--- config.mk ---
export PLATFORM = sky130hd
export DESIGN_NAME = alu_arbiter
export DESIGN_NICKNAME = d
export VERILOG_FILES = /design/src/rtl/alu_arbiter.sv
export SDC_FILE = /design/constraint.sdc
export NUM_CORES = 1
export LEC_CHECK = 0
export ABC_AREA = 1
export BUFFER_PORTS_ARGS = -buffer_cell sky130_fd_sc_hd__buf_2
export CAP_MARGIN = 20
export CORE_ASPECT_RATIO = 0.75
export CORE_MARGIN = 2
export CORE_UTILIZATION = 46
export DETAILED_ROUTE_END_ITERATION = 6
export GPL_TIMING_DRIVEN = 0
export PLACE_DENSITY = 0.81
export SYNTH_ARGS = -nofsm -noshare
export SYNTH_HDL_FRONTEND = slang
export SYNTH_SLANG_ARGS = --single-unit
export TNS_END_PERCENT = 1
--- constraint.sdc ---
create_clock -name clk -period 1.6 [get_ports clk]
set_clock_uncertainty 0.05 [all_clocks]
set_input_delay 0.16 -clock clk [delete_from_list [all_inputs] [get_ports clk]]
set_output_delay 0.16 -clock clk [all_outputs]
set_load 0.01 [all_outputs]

==

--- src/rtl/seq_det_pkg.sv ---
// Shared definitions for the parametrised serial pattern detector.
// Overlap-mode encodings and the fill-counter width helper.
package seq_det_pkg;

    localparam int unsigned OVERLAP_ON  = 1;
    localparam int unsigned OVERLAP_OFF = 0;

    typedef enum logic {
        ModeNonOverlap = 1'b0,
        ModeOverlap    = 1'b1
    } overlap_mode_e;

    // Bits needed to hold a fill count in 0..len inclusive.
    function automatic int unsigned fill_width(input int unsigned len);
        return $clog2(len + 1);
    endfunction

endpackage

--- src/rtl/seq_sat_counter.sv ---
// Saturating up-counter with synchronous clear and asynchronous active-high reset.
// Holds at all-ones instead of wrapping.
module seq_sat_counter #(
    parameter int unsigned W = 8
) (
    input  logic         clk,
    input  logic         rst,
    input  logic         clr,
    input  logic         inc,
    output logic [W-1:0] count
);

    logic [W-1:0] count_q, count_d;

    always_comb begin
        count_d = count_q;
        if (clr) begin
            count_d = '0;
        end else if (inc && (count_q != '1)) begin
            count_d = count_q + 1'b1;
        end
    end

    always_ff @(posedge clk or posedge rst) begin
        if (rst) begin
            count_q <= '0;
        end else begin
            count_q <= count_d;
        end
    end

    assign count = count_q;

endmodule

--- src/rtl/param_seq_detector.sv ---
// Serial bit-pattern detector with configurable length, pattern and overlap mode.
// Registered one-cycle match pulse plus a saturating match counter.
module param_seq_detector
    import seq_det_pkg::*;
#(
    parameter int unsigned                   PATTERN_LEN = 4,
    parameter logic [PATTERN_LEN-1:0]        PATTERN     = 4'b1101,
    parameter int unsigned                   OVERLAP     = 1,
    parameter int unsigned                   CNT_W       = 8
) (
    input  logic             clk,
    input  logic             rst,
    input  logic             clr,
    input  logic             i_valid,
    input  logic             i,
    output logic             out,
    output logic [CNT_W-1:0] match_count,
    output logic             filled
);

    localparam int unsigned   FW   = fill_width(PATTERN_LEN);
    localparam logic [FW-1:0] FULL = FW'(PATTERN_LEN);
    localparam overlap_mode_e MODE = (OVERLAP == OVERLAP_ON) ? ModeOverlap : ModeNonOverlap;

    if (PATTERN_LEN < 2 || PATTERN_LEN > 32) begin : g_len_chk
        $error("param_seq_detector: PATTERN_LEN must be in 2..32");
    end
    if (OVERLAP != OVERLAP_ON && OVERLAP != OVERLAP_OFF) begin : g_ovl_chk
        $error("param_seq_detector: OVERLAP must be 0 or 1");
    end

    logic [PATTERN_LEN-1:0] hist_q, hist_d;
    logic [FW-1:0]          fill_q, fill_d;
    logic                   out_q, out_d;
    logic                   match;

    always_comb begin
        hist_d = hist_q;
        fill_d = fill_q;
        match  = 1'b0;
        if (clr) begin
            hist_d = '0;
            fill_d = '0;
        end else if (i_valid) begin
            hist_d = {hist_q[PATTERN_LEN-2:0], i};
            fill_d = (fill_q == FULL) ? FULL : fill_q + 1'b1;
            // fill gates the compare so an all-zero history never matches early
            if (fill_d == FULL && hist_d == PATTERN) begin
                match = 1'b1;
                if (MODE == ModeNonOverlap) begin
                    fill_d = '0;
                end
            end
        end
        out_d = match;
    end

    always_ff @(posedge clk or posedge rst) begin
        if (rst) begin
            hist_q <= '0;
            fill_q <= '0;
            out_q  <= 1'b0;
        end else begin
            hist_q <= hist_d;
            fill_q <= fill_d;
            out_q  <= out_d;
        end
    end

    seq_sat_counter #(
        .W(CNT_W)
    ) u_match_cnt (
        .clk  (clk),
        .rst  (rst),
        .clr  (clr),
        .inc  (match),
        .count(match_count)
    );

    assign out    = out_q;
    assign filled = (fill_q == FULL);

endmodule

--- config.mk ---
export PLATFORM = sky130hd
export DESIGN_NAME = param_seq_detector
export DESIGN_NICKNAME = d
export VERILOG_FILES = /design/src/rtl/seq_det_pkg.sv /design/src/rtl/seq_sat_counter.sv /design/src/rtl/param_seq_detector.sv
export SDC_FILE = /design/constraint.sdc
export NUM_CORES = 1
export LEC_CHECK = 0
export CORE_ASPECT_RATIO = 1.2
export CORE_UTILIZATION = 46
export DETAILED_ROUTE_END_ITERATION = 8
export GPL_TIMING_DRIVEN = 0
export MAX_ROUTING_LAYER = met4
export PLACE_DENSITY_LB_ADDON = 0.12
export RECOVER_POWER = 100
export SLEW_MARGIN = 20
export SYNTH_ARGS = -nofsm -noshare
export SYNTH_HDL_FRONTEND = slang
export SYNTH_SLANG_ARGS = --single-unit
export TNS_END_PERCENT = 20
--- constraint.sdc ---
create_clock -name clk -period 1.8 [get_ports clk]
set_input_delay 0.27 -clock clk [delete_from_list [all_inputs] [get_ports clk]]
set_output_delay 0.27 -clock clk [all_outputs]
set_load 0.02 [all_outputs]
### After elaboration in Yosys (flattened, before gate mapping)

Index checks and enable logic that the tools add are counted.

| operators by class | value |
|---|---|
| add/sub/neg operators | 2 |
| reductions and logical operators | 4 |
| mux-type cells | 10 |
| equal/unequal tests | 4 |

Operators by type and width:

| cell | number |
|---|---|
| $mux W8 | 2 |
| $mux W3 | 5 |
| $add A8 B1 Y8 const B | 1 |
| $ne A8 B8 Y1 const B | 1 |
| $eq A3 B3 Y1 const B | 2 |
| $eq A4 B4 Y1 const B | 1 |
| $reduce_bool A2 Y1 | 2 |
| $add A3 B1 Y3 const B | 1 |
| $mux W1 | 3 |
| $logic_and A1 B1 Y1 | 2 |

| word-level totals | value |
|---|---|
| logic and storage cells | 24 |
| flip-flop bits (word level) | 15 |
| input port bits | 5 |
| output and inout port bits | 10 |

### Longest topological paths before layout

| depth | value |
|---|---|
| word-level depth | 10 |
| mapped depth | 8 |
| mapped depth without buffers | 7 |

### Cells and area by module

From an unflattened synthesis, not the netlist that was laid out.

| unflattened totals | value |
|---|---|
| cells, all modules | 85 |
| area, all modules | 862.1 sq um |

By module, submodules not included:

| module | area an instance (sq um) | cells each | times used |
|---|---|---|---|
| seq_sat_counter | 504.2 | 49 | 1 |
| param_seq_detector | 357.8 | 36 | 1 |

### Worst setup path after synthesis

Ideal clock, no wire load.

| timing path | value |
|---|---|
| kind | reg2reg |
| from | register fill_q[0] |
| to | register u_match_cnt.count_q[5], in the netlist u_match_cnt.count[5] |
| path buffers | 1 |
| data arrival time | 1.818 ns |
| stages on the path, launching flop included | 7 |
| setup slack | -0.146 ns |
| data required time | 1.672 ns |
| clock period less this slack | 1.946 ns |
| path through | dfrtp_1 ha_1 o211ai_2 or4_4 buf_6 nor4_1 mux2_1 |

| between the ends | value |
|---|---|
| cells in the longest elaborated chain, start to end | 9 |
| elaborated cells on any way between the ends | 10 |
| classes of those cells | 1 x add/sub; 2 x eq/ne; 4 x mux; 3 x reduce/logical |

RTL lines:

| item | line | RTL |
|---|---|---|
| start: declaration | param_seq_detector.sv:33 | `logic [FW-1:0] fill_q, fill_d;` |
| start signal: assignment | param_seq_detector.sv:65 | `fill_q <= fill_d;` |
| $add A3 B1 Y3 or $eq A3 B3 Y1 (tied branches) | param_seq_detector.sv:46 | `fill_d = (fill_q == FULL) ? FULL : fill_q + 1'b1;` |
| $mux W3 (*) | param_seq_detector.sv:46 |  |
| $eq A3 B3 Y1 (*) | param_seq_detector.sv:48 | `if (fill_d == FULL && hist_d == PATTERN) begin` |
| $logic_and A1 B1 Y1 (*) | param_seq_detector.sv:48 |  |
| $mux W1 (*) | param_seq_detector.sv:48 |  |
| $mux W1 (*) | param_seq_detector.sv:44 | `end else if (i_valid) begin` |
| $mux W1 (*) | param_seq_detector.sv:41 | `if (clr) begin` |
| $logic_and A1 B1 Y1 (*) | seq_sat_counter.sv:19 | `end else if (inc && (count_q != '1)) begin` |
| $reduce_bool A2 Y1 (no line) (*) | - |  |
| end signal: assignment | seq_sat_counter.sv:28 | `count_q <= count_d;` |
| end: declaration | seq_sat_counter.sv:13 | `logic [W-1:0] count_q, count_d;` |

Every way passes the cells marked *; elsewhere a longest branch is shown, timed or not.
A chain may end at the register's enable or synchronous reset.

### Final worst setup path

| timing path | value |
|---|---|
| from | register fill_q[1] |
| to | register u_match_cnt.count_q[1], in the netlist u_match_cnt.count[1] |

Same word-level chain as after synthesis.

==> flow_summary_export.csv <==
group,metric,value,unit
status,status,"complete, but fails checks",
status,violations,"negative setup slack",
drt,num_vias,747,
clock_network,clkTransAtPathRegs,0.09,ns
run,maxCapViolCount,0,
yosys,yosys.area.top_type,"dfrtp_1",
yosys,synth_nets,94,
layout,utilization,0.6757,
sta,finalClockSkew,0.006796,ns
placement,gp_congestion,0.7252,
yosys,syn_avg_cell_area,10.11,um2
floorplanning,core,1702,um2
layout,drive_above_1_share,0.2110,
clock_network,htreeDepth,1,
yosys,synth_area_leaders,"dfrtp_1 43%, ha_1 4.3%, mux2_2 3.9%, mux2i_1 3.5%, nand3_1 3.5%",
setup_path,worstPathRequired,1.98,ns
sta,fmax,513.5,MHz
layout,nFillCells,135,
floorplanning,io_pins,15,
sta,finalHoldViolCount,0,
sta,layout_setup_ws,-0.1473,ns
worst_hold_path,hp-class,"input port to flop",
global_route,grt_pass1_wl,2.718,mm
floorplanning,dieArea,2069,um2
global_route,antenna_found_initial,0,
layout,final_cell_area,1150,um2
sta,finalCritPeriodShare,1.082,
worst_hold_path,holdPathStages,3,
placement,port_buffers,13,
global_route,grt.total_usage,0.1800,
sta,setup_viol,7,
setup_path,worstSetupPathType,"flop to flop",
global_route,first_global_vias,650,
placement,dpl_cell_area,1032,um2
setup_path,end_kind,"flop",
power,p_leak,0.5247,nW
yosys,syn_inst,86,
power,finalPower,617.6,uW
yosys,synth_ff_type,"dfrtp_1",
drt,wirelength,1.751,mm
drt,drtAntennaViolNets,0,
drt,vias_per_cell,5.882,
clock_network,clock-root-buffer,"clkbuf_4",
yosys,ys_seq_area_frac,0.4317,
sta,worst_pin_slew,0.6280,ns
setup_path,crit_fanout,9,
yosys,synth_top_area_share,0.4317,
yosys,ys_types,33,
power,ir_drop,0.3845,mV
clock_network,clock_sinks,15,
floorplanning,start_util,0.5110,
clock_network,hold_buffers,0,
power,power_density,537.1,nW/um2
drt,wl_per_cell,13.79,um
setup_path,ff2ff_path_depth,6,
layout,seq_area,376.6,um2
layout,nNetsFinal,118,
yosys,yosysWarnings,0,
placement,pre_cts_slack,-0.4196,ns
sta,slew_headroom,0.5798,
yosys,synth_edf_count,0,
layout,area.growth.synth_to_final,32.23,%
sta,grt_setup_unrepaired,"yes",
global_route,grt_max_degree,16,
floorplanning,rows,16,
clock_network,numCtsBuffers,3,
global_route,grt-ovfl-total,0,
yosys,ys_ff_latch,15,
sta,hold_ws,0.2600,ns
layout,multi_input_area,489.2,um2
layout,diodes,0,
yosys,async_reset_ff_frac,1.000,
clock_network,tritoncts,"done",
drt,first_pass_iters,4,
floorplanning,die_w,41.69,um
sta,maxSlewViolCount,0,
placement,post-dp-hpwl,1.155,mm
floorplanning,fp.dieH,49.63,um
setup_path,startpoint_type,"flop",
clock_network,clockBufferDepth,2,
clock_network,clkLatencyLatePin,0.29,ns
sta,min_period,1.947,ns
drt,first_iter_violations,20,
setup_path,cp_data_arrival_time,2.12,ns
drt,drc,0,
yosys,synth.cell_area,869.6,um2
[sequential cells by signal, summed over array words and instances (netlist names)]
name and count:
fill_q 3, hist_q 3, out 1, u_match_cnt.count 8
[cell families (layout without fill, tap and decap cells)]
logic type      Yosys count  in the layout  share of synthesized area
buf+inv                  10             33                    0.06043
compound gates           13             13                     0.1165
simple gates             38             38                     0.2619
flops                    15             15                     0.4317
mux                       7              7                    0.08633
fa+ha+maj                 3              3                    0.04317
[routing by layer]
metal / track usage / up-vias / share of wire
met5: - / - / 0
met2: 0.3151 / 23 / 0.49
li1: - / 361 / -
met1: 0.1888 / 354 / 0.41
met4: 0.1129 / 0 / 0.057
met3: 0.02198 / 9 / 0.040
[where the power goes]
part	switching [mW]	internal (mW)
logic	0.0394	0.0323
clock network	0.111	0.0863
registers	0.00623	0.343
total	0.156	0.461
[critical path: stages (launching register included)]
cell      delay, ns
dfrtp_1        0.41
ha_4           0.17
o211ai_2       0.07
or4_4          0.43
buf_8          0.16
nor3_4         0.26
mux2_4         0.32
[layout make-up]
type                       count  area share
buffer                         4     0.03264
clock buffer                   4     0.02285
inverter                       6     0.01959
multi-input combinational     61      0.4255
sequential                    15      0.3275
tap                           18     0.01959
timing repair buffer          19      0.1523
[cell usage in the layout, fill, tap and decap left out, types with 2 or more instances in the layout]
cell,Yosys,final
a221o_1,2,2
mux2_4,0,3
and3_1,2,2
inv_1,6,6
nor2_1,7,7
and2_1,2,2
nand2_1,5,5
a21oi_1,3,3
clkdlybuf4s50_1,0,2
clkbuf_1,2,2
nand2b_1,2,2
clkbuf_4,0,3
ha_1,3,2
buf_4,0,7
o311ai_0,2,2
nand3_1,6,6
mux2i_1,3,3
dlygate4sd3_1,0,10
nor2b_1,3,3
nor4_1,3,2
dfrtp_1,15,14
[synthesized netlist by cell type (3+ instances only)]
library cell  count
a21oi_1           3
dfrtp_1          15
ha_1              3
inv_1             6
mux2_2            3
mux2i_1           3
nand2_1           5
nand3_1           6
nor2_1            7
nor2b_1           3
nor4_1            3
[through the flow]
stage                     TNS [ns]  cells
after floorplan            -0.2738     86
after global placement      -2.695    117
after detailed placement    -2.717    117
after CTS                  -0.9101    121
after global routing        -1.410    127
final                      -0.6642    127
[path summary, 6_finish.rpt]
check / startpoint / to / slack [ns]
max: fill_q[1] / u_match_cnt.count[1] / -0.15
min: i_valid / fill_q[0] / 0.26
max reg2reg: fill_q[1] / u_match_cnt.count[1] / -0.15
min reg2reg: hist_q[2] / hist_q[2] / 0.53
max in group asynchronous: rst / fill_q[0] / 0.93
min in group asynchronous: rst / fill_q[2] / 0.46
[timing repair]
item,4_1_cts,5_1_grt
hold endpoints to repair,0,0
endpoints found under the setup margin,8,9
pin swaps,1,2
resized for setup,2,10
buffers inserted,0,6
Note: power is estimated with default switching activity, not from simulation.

- [DIRECTIONS] Wherever the word "filled" turns up in a line of the entries above, copy that line.

- [TASK RESPONSE]
    output logic             filled
    assign filled = (fill_q == FULL);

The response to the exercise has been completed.